Supplied records: Begin

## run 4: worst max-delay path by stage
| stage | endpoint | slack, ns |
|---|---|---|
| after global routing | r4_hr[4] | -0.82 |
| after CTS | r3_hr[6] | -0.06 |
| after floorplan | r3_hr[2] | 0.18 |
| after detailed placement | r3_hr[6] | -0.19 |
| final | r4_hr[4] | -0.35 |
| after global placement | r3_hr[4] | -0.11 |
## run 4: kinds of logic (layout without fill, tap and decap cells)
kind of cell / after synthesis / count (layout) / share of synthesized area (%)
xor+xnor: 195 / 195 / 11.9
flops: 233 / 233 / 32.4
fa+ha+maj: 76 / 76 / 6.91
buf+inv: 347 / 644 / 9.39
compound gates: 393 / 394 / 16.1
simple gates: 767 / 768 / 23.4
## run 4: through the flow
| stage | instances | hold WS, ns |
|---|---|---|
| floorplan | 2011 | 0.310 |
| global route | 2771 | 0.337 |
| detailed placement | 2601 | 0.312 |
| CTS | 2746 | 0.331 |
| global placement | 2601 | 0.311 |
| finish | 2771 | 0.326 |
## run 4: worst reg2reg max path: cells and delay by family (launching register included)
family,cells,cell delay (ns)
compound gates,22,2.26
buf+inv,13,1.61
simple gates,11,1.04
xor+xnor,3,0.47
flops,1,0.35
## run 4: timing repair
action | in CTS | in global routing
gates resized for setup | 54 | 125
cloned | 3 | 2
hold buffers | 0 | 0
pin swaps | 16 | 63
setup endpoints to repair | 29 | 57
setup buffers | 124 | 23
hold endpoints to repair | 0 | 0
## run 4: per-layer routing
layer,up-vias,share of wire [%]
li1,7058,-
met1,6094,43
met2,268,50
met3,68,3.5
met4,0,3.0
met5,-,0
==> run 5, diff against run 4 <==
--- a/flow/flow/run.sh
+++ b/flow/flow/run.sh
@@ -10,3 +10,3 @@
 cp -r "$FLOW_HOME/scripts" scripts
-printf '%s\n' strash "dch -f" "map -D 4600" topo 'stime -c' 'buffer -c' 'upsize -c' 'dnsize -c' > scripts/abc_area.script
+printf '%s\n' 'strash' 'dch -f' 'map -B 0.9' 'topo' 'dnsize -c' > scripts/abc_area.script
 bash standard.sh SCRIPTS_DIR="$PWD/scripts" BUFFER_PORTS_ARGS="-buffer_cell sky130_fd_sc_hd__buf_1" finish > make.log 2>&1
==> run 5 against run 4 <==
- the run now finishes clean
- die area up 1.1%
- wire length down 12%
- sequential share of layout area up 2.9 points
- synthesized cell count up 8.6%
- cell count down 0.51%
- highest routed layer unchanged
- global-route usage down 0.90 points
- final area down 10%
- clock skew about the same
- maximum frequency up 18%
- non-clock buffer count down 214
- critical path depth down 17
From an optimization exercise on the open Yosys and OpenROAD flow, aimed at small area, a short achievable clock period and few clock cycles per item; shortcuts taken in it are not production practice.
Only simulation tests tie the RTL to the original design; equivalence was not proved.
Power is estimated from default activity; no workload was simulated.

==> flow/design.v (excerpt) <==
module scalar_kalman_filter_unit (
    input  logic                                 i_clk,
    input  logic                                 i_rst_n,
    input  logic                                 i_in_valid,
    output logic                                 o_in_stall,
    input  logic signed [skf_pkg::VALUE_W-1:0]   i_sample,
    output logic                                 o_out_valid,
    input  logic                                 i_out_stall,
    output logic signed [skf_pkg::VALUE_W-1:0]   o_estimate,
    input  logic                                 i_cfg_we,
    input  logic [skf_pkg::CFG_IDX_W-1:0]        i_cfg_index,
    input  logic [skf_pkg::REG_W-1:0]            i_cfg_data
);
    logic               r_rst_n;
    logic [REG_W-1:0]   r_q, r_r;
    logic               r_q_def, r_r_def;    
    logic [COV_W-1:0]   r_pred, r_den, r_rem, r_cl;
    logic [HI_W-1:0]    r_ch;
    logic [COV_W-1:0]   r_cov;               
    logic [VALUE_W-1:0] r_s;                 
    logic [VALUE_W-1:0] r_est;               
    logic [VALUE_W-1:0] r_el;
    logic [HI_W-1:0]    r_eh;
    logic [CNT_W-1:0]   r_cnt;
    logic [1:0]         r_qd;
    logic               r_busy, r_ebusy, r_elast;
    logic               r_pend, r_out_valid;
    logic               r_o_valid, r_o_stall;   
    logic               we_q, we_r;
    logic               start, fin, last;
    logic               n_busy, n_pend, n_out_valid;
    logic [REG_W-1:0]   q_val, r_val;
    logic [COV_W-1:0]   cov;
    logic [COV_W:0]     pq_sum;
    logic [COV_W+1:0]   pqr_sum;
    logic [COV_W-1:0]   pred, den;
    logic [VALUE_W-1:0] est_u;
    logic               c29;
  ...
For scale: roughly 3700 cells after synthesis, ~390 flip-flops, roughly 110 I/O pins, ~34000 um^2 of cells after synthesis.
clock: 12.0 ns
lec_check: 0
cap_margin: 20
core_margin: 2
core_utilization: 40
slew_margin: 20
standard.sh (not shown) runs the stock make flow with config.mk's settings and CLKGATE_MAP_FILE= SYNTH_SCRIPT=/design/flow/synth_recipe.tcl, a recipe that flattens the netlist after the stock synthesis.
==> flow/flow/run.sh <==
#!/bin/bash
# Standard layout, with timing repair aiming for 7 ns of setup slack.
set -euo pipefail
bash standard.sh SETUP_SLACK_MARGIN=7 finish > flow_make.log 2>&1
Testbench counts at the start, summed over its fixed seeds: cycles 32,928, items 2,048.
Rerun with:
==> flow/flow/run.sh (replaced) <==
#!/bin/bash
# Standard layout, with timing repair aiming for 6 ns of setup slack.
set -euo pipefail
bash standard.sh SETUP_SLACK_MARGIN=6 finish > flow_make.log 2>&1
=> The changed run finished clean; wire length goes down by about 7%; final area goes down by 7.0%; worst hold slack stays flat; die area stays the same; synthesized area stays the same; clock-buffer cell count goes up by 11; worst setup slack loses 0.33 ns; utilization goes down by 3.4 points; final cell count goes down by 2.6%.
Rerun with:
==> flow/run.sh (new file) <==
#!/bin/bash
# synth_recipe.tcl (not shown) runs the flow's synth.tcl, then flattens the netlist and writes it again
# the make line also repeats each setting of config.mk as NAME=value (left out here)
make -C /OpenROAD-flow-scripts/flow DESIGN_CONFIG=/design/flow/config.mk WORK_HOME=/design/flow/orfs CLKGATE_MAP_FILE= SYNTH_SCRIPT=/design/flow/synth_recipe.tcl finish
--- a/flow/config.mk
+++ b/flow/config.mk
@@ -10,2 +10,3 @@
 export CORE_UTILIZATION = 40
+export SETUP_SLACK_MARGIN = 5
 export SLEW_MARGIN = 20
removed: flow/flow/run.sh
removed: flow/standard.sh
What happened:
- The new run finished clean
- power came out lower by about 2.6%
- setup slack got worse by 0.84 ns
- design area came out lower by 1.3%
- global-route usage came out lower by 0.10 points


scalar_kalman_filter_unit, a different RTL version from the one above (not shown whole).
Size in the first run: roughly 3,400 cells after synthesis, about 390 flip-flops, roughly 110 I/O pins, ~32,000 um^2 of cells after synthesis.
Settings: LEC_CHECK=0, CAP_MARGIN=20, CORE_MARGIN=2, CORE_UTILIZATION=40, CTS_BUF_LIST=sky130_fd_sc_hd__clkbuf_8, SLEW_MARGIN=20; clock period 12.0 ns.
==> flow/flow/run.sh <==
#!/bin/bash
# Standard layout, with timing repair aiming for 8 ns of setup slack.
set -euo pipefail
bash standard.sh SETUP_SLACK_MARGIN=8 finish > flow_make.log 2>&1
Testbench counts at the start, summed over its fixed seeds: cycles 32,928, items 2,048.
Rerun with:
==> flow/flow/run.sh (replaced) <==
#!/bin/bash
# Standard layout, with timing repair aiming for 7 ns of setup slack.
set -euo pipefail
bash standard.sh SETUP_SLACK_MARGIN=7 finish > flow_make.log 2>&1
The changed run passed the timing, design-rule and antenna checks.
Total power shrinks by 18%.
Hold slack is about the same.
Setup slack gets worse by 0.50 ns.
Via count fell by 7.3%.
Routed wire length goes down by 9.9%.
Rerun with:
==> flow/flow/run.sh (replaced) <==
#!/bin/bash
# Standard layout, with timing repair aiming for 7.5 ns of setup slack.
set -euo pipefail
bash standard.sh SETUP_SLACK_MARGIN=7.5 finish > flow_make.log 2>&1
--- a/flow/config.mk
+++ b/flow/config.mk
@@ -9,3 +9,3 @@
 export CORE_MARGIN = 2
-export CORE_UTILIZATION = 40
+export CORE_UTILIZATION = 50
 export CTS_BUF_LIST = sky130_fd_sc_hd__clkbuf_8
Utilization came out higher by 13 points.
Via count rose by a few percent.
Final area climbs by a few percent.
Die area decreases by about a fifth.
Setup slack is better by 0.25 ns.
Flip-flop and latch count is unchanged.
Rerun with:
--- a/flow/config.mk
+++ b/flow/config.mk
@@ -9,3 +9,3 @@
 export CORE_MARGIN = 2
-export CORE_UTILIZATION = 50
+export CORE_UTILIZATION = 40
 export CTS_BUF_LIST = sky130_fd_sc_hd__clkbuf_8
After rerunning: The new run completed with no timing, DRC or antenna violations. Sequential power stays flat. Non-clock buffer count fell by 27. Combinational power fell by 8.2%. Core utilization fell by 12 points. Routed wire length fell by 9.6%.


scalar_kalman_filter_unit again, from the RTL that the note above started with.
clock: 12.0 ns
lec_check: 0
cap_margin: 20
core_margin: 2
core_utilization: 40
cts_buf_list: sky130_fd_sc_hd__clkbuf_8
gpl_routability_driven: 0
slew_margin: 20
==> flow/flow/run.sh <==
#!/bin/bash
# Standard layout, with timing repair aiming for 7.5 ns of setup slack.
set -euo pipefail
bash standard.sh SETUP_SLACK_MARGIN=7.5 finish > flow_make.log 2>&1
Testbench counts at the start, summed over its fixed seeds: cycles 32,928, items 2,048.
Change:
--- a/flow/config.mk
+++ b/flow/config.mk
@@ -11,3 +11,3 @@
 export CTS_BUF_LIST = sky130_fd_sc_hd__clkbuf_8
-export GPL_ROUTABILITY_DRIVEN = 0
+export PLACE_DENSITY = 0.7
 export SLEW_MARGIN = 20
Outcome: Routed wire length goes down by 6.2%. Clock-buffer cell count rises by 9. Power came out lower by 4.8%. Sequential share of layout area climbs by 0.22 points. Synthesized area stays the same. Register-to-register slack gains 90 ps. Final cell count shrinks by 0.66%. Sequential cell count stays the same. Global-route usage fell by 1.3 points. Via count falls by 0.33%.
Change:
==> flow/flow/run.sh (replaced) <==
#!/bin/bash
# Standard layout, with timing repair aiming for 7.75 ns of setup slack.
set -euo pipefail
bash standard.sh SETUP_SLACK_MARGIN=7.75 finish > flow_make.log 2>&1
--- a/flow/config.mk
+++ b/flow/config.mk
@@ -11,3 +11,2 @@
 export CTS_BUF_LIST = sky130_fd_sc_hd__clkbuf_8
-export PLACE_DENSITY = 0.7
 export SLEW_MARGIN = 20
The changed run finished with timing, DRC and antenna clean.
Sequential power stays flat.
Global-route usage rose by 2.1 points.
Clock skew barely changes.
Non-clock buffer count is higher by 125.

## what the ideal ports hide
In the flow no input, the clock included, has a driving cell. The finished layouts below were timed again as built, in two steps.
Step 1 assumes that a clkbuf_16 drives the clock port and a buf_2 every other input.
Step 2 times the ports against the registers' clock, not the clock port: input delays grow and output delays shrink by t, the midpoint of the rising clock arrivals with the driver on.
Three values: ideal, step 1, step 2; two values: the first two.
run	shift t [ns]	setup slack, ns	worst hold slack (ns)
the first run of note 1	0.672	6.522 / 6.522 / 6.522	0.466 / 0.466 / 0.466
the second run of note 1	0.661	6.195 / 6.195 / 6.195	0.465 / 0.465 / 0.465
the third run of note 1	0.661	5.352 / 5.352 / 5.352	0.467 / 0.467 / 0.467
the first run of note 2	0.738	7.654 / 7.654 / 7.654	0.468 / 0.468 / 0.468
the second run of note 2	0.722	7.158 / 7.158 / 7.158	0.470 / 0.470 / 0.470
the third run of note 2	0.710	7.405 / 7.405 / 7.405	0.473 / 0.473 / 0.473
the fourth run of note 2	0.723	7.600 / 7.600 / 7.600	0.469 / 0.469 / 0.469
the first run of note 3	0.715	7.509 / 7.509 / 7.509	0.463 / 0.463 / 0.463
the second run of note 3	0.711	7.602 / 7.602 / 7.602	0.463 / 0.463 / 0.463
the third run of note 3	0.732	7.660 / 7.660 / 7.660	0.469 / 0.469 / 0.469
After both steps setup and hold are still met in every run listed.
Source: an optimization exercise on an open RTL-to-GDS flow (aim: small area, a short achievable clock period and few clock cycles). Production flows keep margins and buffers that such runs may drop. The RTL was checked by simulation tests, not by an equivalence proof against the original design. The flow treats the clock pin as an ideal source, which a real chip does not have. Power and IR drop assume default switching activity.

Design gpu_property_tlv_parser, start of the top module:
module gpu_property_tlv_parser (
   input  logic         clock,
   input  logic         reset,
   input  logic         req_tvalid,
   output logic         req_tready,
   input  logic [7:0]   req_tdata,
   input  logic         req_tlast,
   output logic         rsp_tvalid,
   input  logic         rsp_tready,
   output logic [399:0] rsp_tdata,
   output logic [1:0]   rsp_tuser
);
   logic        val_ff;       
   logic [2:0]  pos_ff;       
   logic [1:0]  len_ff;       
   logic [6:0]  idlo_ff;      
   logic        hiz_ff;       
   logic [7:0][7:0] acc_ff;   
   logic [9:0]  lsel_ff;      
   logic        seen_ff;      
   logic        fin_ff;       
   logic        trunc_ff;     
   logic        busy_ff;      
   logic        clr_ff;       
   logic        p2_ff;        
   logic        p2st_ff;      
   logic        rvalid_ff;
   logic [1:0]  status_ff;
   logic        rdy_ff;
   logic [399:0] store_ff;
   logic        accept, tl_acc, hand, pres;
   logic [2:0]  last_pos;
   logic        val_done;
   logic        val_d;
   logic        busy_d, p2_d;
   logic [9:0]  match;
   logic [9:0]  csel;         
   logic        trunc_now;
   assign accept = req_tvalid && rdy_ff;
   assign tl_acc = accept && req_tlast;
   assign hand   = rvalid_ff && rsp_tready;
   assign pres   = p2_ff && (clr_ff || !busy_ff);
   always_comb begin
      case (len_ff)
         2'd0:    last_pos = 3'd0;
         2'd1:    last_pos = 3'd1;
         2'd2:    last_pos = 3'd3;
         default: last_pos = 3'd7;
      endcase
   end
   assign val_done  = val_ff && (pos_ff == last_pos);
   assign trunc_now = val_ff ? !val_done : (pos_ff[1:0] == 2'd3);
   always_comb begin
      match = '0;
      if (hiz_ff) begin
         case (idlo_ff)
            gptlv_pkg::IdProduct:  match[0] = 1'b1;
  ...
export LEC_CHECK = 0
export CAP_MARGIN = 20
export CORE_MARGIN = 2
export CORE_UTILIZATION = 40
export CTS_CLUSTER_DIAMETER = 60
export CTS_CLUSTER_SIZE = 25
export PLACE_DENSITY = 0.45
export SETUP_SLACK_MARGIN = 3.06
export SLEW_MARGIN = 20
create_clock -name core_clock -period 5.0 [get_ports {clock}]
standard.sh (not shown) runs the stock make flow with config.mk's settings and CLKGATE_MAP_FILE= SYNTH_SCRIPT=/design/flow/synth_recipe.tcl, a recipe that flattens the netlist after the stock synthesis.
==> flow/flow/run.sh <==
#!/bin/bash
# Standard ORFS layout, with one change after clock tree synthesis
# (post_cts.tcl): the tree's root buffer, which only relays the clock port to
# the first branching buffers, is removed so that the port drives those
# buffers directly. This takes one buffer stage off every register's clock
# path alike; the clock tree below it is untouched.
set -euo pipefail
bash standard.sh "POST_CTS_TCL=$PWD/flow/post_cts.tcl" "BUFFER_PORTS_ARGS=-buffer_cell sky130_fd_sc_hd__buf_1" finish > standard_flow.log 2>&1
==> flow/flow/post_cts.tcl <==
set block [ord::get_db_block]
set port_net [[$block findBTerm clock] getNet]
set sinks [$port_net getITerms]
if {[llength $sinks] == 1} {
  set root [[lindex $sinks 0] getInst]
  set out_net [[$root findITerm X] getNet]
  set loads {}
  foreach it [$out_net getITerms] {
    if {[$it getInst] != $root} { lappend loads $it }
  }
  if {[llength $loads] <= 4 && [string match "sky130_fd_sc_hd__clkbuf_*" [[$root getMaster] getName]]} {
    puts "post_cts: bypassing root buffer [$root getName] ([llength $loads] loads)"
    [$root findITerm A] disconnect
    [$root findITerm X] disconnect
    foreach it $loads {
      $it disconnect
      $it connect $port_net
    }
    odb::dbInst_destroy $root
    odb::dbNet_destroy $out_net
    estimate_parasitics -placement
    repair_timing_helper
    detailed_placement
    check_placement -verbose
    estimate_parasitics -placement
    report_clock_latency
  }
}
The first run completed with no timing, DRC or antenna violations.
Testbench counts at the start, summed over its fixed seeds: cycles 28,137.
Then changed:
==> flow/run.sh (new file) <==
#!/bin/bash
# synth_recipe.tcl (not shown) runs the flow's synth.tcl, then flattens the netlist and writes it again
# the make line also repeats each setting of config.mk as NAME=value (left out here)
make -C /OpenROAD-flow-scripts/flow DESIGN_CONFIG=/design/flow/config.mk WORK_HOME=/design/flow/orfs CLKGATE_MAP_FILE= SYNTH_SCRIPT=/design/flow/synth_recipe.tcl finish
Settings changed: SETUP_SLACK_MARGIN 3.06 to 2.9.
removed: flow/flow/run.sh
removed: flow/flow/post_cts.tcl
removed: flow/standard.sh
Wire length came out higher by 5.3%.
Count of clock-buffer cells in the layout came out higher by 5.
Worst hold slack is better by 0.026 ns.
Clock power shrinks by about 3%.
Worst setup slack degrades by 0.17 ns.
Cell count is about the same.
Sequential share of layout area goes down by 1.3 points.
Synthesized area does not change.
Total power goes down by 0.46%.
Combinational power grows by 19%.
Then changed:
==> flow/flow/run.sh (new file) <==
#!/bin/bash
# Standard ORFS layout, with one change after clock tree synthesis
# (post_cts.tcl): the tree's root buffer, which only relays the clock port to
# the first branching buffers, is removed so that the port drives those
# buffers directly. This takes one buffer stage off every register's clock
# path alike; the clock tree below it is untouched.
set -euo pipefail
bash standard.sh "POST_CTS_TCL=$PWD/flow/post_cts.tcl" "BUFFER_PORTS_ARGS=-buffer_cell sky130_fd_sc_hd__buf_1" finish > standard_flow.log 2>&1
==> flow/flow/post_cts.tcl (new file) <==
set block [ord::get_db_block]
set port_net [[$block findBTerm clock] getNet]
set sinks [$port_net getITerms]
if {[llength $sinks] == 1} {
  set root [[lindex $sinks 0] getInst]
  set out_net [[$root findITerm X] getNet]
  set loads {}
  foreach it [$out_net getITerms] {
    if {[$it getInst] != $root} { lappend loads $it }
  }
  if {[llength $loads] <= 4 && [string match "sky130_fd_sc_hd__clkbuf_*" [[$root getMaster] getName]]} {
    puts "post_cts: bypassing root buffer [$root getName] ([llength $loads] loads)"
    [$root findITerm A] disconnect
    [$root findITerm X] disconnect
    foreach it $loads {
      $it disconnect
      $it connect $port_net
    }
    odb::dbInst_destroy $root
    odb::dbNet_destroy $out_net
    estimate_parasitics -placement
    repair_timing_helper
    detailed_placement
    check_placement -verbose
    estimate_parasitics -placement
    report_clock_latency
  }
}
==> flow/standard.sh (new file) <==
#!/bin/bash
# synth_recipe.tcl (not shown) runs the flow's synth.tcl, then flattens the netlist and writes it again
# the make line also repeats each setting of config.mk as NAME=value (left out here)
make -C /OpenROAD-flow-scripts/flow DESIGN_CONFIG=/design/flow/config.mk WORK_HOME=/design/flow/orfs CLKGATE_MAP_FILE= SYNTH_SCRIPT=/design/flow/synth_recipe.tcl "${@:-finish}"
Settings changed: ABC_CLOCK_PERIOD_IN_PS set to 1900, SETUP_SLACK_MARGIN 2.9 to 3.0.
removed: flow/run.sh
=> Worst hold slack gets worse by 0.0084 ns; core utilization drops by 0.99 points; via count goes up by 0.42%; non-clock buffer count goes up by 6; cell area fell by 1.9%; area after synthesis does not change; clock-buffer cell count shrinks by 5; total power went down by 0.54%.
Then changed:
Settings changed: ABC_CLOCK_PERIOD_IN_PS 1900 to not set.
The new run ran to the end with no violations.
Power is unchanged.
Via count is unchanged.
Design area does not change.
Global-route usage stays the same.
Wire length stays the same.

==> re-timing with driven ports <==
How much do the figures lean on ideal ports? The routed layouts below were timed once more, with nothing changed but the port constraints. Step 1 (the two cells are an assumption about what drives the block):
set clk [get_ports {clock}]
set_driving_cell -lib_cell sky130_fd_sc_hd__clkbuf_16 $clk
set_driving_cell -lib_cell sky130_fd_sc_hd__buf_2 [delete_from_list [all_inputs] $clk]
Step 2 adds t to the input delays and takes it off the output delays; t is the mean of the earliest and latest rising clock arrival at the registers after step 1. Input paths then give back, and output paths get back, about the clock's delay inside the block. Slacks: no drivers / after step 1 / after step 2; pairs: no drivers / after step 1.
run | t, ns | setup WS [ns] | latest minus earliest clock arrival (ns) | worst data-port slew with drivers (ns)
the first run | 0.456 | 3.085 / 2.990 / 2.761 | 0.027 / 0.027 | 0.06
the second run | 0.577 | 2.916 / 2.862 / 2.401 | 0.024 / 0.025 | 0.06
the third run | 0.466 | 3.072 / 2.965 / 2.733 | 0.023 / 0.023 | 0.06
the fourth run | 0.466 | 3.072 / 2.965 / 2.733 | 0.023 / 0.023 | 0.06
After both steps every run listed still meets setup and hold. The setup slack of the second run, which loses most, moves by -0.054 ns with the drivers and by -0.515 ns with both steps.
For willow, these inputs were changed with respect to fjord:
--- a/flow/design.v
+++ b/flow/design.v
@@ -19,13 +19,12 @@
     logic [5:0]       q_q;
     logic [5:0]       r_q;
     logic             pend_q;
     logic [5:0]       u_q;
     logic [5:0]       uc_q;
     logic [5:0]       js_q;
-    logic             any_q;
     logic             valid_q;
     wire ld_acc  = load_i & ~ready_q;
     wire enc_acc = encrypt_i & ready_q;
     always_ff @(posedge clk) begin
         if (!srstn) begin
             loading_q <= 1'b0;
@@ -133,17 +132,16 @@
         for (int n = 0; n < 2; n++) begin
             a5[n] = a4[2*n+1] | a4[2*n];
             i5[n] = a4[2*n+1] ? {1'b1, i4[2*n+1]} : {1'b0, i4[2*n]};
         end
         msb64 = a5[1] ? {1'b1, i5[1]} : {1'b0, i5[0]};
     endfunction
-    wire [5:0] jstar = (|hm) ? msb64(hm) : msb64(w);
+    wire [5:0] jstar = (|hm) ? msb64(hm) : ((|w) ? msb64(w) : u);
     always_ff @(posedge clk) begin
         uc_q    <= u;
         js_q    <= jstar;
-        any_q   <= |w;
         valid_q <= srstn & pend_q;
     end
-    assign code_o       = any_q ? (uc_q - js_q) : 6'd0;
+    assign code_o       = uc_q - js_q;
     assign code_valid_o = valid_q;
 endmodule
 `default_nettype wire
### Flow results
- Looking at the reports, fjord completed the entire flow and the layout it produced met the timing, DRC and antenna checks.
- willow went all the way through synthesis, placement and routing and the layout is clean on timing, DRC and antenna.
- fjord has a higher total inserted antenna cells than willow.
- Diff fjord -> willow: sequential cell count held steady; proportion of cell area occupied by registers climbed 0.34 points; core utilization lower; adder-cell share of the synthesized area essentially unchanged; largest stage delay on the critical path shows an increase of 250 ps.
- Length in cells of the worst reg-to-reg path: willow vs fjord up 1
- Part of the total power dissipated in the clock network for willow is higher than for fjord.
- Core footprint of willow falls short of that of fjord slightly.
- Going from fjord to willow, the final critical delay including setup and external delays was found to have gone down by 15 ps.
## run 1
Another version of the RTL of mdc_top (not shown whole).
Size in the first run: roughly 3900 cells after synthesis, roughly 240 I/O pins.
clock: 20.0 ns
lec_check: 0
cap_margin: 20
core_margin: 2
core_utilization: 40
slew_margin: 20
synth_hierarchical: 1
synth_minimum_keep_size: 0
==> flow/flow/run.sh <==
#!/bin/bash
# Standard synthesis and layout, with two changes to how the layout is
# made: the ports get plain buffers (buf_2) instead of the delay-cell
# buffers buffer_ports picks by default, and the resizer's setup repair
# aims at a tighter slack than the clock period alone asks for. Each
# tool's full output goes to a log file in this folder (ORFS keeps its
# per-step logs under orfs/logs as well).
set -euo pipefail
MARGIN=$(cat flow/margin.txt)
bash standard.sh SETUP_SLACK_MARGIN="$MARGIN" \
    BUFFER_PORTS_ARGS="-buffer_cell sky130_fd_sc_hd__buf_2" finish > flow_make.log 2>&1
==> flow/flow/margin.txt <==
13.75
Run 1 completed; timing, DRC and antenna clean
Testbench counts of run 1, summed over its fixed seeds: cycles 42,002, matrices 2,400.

Supplied records: End

## Exercise directions:
For this exercise, output exactly the lines above from the line with "- Diff fjord" to the line with "# Standard synthesis", counting both, and leave out the rest.

## Solved problem:
- Diff fjord -> willow: sequential cell count held steady; proportion of cell area occupied by registers climbed 0.34 points; core utilization lower; adder-cell share of the synthesized area essentially unchanged; largest stage delay on the critical path shows an increase of 250 ps.
- Length in cells of the worst reg-to-reg path: willow vs fjord up 1
- Part of the total power dissipated in the clock network for willow is higher than for fjord.
- Core footprint of willow falls short of that of fjord slightly.
- Going from fjord to willow, the final critical delay including setup and external delays was found to have gone down by 15 ps.
## run 1
Another version of the RTL of mdc_top (not shown whole).
Size in the first run: roughly 3900 cells after synthesis, roughly 240 I/O pins.
clock: 20.0 ns
lec_check: 0
cap_margin: 20
core_margin: 2
core_utilization: 40
slew_margin: 20
synth_hierarchical: 1
synth_minimum_keep_size: 0
==> flow/flow/run.sh <==
#!/bin/bash
# Standard synthesis and layout, with two changes to how the layout is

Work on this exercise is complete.